PROBLEM TO SOLVE =>
Start at the line in the entries below that contains "if(rst) count <= 13'b0;", stop at the line that contains "mem[37] = 'h4225120824522100;", and output exactly the lines in that span, both ends included.

MATERIAL PROVIDED =>
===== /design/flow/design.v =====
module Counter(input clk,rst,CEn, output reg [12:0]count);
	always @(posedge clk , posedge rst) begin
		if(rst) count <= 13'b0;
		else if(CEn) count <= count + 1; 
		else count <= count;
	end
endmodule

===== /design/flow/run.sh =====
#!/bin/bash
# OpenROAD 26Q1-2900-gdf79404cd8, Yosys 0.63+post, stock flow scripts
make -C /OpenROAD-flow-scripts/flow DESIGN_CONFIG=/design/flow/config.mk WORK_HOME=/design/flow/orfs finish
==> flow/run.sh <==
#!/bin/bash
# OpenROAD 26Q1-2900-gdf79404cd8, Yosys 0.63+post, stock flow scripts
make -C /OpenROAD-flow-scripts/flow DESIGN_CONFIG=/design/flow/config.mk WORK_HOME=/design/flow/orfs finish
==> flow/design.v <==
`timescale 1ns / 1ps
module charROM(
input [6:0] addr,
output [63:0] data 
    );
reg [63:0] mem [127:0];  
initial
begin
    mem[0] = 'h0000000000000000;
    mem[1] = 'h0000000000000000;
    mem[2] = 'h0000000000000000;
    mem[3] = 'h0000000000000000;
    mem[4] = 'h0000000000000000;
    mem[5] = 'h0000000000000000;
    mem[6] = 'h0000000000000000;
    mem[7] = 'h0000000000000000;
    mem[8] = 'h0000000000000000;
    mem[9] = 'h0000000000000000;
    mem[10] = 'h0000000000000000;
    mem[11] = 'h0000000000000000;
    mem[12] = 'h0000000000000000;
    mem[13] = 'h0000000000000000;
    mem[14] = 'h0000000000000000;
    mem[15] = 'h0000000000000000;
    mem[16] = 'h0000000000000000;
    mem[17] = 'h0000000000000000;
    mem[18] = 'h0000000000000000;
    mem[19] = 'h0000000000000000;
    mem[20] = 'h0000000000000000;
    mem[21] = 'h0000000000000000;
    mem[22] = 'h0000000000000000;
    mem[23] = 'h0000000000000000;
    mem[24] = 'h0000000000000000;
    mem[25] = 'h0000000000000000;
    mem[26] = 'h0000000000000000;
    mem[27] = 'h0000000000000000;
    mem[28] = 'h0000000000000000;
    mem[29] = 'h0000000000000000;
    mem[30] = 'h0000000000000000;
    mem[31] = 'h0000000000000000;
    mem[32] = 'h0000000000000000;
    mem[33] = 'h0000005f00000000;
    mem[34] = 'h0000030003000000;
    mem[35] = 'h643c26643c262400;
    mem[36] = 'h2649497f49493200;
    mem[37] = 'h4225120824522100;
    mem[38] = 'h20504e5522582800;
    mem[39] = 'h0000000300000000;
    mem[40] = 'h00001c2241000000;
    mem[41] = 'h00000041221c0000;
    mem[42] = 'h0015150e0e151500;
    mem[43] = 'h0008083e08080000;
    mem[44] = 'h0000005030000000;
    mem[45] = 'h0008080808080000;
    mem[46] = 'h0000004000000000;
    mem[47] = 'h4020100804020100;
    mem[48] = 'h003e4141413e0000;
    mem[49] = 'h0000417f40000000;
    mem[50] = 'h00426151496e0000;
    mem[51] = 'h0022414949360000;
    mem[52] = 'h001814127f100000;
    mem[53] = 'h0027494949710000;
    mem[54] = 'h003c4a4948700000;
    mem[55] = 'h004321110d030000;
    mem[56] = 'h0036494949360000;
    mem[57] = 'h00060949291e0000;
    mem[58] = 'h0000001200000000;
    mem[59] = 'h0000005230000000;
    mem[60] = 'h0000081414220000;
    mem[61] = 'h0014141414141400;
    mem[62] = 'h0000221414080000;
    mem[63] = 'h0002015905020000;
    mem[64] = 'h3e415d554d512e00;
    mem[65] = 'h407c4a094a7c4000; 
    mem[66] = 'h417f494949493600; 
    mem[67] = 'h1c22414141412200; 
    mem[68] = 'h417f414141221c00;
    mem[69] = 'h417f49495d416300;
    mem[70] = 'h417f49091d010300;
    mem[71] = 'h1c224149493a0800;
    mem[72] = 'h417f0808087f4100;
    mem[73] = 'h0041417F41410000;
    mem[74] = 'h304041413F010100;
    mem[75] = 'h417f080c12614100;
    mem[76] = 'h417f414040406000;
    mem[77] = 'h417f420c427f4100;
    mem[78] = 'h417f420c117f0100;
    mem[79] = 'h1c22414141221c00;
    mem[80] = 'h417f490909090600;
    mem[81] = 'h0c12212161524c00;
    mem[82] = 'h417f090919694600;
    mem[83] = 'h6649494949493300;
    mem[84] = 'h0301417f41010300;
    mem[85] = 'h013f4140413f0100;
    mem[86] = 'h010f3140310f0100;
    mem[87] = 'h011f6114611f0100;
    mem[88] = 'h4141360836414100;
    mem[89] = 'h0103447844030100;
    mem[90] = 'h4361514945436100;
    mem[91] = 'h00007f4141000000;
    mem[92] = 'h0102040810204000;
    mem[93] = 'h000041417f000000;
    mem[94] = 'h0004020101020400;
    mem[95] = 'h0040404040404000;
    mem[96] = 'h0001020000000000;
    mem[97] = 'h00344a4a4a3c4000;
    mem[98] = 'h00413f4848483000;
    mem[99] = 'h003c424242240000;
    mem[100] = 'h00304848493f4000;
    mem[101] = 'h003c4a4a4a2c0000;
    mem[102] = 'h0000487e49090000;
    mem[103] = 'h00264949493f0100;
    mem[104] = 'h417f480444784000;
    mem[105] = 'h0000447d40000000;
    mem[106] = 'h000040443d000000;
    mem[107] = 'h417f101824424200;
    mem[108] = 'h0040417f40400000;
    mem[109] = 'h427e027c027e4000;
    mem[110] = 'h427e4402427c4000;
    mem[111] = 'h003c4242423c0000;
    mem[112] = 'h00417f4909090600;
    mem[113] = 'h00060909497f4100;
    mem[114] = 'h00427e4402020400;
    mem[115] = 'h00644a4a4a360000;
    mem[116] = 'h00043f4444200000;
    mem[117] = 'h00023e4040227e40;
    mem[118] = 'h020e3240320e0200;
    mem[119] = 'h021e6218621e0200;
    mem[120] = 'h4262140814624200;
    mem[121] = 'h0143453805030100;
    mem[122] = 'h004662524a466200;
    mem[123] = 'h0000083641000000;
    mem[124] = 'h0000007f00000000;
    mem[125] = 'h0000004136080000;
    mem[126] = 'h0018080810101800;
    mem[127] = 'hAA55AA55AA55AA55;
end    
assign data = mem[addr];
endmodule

---

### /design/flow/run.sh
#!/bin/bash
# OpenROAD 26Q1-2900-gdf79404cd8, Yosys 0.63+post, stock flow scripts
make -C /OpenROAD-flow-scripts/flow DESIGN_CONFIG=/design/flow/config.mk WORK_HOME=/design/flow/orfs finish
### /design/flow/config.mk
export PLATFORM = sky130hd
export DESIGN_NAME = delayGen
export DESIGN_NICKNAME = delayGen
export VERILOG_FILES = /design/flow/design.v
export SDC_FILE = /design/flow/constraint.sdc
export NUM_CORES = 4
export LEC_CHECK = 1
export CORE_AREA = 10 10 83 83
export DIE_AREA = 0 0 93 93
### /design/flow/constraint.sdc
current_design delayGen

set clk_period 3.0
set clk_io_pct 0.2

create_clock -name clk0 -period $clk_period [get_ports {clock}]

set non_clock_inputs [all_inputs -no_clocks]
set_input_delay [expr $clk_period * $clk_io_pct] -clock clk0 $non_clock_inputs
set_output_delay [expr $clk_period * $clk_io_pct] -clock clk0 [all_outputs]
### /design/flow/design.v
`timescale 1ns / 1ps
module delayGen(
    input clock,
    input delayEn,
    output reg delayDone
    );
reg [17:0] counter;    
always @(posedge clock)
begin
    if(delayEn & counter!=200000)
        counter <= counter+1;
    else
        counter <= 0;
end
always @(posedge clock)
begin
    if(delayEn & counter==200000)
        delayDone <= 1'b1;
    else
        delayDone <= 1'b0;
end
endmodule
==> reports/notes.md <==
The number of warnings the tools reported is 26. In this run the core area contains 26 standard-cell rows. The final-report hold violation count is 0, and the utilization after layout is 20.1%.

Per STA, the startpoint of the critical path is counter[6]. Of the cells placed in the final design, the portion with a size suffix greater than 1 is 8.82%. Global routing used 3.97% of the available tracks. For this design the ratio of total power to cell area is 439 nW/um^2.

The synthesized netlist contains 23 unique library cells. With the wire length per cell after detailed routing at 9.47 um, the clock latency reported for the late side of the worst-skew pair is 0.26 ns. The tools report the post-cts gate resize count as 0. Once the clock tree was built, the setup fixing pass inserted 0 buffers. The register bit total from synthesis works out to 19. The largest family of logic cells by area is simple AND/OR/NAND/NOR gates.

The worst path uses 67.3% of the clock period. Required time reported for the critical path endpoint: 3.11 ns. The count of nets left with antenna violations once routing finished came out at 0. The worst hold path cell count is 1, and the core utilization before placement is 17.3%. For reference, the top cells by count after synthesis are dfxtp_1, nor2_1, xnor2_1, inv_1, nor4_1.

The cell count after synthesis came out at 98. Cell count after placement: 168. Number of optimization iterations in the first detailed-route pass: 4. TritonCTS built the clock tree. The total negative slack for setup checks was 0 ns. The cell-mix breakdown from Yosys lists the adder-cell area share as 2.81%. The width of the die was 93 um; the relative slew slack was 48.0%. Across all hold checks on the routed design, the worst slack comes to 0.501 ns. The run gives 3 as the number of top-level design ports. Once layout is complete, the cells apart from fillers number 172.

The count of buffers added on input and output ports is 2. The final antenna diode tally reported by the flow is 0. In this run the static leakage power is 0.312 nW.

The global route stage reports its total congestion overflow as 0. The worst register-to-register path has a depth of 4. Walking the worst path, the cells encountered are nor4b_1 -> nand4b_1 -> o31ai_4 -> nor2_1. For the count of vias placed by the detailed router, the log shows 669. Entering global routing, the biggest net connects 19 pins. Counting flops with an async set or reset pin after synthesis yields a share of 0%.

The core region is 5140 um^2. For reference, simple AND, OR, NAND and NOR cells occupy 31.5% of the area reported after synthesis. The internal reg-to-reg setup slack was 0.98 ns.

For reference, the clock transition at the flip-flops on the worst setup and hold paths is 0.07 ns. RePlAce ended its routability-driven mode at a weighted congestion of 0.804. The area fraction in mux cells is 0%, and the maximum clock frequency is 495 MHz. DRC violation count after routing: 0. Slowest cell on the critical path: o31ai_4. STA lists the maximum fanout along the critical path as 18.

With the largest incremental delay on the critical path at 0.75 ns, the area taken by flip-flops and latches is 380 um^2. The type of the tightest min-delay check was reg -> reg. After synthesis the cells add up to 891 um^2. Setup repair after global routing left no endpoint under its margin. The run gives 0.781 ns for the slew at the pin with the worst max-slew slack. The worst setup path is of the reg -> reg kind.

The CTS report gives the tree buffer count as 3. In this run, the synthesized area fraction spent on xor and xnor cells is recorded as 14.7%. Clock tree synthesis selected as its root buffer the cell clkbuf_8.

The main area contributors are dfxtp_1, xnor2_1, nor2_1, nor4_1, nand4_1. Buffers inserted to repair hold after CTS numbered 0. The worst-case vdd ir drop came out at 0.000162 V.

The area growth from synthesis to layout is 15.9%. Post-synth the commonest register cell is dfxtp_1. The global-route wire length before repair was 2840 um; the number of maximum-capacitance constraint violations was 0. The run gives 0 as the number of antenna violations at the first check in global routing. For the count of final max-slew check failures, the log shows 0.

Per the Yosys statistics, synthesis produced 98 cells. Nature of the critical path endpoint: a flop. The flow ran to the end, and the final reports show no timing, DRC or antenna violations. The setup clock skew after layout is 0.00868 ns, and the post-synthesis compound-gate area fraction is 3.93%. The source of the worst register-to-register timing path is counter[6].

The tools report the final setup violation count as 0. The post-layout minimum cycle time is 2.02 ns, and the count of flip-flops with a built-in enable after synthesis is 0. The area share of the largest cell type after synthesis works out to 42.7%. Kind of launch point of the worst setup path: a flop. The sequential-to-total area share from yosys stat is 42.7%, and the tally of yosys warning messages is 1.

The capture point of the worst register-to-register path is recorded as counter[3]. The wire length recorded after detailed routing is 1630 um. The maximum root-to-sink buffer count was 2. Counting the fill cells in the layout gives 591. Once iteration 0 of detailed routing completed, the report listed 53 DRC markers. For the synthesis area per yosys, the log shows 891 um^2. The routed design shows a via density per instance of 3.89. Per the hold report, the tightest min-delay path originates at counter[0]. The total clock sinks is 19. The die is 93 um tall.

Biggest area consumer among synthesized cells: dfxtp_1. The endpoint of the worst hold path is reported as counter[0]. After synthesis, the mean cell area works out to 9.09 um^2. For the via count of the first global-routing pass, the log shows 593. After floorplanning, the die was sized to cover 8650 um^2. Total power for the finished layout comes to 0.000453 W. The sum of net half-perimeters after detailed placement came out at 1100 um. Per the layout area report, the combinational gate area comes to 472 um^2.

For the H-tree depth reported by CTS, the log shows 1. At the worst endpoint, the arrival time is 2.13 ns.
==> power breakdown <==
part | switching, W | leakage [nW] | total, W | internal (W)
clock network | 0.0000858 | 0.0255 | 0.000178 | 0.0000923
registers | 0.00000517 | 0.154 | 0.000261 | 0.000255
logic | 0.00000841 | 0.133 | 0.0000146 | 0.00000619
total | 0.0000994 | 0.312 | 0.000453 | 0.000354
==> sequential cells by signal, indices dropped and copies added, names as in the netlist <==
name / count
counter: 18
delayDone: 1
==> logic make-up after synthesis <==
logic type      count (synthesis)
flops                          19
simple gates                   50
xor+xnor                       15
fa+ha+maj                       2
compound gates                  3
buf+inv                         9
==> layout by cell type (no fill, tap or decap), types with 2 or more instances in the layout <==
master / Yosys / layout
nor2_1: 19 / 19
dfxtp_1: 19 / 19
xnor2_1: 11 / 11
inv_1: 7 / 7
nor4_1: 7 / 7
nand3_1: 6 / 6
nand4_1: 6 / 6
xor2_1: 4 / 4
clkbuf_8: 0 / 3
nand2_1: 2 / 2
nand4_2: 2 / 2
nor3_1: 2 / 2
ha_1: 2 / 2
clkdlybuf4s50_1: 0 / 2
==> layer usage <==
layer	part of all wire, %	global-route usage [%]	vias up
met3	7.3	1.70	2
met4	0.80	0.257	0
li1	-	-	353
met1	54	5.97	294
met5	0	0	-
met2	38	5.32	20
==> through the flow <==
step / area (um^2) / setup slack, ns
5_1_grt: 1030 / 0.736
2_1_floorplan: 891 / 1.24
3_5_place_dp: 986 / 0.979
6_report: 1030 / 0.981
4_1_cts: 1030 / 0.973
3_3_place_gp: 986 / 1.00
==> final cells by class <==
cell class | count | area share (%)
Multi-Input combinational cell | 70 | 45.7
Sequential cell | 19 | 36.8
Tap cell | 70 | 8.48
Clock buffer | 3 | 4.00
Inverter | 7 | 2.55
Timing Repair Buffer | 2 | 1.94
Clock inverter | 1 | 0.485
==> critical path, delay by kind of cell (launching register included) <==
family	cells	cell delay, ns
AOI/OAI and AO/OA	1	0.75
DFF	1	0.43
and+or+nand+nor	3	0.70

---

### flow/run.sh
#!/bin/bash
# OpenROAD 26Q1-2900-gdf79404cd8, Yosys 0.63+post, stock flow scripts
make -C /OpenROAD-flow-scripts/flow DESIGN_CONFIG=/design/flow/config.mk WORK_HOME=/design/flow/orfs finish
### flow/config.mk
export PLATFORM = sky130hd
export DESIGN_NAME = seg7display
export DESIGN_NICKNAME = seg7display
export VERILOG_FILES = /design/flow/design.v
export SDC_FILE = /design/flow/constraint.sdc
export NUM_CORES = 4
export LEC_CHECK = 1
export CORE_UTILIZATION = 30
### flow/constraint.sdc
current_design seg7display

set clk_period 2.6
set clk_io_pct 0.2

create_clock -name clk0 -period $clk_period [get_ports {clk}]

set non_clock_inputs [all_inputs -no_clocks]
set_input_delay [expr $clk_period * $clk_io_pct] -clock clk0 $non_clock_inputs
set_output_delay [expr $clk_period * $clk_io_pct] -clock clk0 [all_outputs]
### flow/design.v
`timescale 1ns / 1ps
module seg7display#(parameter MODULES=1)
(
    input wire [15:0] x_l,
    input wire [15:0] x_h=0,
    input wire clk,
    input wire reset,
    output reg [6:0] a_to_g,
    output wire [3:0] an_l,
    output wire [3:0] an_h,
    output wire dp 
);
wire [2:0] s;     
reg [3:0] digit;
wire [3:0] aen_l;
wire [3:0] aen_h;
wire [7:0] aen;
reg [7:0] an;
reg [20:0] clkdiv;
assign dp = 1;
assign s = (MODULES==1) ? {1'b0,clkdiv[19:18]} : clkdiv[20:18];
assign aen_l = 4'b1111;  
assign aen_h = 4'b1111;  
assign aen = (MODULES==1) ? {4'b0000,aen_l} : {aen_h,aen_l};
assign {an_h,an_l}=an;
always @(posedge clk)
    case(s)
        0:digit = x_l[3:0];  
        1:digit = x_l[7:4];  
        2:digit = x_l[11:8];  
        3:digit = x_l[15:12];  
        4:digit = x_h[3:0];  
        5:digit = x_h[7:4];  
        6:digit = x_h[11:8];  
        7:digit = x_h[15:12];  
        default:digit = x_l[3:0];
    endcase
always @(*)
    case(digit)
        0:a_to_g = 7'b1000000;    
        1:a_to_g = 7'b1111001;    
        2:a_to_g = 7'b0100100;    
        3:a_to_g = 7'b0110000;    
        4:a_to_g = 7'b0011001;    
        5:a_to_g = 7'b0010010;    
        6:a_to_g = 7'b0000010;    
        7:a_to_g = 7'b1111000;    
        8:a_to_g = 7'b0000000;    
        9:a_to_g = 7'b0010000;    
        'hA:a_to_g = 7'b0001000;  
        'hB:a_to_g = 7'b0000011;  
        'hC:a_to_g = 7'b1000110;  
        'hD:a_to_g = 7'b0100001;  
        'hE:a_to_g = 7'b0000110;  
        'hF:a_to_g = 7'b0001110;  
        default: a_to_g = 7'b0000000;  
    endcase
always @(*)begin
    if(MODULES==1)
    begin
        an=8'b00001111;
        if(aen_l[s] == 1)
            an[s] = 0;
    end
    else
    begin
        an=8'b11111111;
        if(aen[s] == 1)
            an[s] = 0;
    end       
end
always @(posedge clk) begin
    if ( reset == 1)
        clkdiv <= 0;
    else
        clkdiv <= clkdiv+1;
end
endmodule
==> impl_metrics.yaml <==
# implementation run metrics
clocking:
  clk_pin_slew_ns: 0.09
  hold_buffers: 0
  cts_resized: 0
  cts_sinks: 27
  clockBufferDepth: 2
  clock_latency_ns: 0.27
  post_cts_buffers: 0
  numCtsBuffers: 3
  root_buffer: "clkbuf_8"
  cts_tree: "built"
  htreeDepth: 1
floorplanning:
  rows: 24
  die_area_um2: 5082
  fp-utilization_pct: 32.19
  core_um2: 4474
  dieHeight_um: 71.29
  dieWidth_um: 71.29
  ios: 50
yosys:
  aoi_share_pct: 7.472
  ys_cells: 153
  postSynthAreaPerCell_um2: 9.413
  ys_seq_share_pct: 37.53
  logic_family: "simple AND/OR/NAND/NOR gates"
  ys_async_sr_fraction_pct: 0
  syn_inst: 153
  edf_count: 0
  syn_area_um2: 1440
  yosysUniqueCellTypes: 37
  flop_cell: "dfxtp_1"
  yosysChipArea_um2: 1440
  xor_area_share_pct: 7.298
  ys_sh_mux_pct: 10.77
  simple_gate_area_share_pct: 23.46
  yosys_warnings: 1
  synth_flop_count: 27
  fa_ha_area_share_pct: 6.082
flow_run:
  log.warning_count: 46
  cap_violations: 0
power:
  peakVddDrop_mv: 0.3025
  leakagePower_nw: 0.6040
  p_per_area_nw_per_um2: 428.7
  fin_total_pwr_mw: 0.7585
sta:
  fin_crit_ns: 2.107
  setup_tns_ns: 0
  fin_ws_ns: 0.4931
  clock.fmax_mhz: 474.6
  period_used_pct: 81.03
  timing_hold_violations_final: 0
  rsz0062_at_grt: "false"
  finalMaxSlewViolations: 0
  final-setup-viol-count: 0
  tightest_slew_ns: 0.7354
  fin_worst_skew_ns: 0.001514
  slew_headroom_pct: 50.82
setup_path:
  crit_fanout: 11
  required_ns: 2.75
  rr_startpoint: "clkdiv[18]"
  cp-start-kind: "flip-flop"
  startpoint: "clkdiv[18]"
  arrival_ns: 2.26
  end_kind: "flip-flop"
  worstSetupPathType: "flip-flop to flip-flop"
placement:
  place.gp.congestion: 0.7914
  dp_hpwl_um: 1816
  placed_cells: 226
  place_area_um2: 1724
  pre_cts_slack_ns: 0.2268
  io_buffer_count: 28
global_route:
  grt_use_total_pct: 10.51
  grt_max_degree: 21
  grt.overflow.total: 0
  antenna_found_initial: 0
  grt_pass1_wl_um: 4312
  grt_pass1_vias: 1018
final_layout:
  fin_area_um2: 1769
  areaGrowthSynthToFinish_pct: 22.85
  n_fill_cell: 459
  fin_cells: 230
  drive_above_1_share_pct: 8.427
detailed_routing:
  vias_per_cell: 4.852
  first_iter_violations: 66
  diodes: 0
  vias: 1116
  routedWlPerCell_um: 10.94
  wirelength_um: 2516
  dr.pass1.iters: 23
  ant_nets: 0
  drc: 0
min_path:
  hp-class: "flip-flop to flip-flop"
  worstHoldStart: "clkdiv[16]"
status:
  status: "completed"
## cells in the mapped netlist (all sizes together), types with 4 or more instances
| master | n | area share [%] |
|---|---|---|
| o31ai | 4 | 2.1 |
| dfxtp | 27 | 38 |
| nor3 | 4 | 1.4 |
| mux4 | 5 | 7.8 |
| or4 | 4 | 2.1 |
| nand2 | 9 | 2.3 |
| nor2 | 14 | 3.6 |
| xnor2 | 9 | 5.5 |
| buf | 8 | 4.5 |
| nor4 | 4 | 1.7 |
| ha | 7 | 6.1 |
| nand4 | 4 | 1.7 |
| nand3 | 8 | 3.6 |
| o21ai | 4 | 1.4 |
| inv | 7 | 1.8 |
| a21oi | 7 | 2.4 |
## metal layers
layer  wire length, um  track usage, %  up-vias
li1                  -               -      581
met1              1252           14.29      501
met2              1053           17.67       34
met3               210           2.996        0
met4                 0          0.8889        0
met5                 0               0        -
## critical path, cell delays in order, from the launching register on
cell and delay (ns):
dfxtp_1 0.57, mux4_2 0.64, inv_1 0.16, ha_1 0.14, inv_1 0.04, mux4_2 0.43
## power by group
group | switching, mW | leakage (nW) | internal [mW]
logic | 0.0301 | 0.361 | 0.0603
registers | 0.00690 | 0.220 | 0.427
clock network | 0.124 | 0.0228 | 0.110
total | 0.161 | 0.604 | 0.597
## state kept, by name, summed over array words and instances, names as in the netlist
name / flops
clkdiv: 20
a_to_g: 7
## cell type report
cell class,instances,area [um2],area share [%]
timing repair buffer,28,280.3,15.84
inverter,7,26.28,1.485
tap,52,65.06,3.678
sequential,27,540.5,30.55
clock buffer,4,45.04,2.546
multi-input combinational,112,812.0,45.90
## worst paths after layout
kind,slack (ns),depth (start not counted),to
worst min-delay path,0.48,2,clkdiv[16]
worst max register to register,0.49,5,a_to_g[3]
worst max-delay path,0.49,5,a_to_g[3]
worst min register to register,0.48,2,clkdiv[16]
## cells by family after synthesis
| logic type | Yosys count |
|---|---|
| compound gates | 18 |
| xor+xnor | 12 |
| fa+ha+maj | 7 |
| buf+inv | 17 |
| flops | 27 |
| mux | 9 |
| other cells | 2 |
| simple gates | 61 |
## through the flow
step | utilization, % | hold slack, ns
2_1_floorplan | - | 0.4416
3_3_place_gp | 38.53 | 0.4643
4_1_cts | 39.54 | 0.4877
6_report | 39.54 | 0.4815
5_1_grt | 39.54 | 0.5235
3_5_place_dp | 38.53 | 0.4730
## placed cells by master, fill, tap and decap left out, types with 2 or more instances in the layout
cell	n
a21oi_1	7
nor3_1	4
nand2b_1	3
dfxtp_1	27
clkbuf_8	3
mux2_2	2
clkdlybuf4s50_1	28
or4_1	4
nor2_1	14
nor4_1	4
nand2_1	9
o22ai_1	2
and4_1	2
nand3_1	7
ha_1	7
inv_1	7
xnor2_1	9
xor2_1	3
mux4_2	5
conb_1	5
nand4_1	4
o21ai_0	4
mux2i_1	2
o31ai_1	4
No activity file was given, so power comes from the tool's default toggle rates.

TASK ANSWER =>
		if(rst) count <= 13'b0;
		else if(CEn) count <= count + 1; 
		else count <= count;
	end
endmodule

===== /design/flow/run.sh =====
#!/bin/bash
# OpenROAD 26Q1-2900-gdf79404cd8, Yosys 0.63+post, stock flow scripts
make -C /OpenROAD-flow-scripts/flow DESIGN_CONFIG=/design/flow/config.mk WORK_HOME=/design/flow/orfs finish
==> flow/run.sh <==
#!/bin/bash
# OpenROAD 26Q1-2900-gdf79404cd8, Yosys 0.63+post, stock flow scripts
make -C /OpenROAD-flow-scripts/flow DESIGN_CONFIG=/design/flow/config.mk WORK_HOME=/design/flow/orfs finish
==> flow/design.v <==
`timescale 1ns / 1ps
module charROM(
input [6:0] addr,
output [63:0] data 
    );
reg [63:0] mem [127:0];  
initial
begin
    mem[0] = 'h0000000000000000;
    mem[1] = 'h0000000000000000;
    mem[2] = 'h0000000000000000;
    mem[3] = 'h0000000000000000;
    mem[4] = 'h0000000000000000;
    mem[5] = 'h0000000000000000;
    mem[6] = 'h0000000000000000;
    mem[7] = 'h0000000000000000;
    mem[8] = 'h0000000000000000;
    mem[9] = 'h0000000000000000;
    mem[10] = 'h0000000000000000;
    mem[11] = 'h0000000000000000;
    mem[12] = 'h0000000000000000;
    mem[13] = 'h0000000000000000;
    mem[14] = 'h0000000000000000;
    mem[15] = 'h0000000000000000;
    mem[16] = 'h0000000000000000;
    mem[17] = 'h0000000000000000;
    mem[18] = 'h0000000000000000;
    mem[19] = 'h0000000000000000;
    mem[20] = 'h0000000000000000;
    mem[21] = 'h0000000000000000;
    mem[22] = 'h0000000000000000;
    mem[23] = 'h0000000000000000;
    mem[24] = 'h0000000000000000;
    mem[25] = 'h0000000000000000;
    mem[26] = 'h0000000000000000;
    mem[27] = 'h0000000000000000;
    mem[28] = 'h0000000000000000;
    mem[29] = 'h0000000000000000;
    mem[30] = 'h0000000000000000;
    mem[31] = 'h0000000000000000;
    mem[32] = 'h0000000000000000;
    mem[33] = 'h0000005f00000000;
    mem[34] = 'h0000030003000000;
    mem[35] = 'h643c26643c262400;
    mem[36] = 'h2649497f49493200;
    mem[37] = 'h4225120824522100;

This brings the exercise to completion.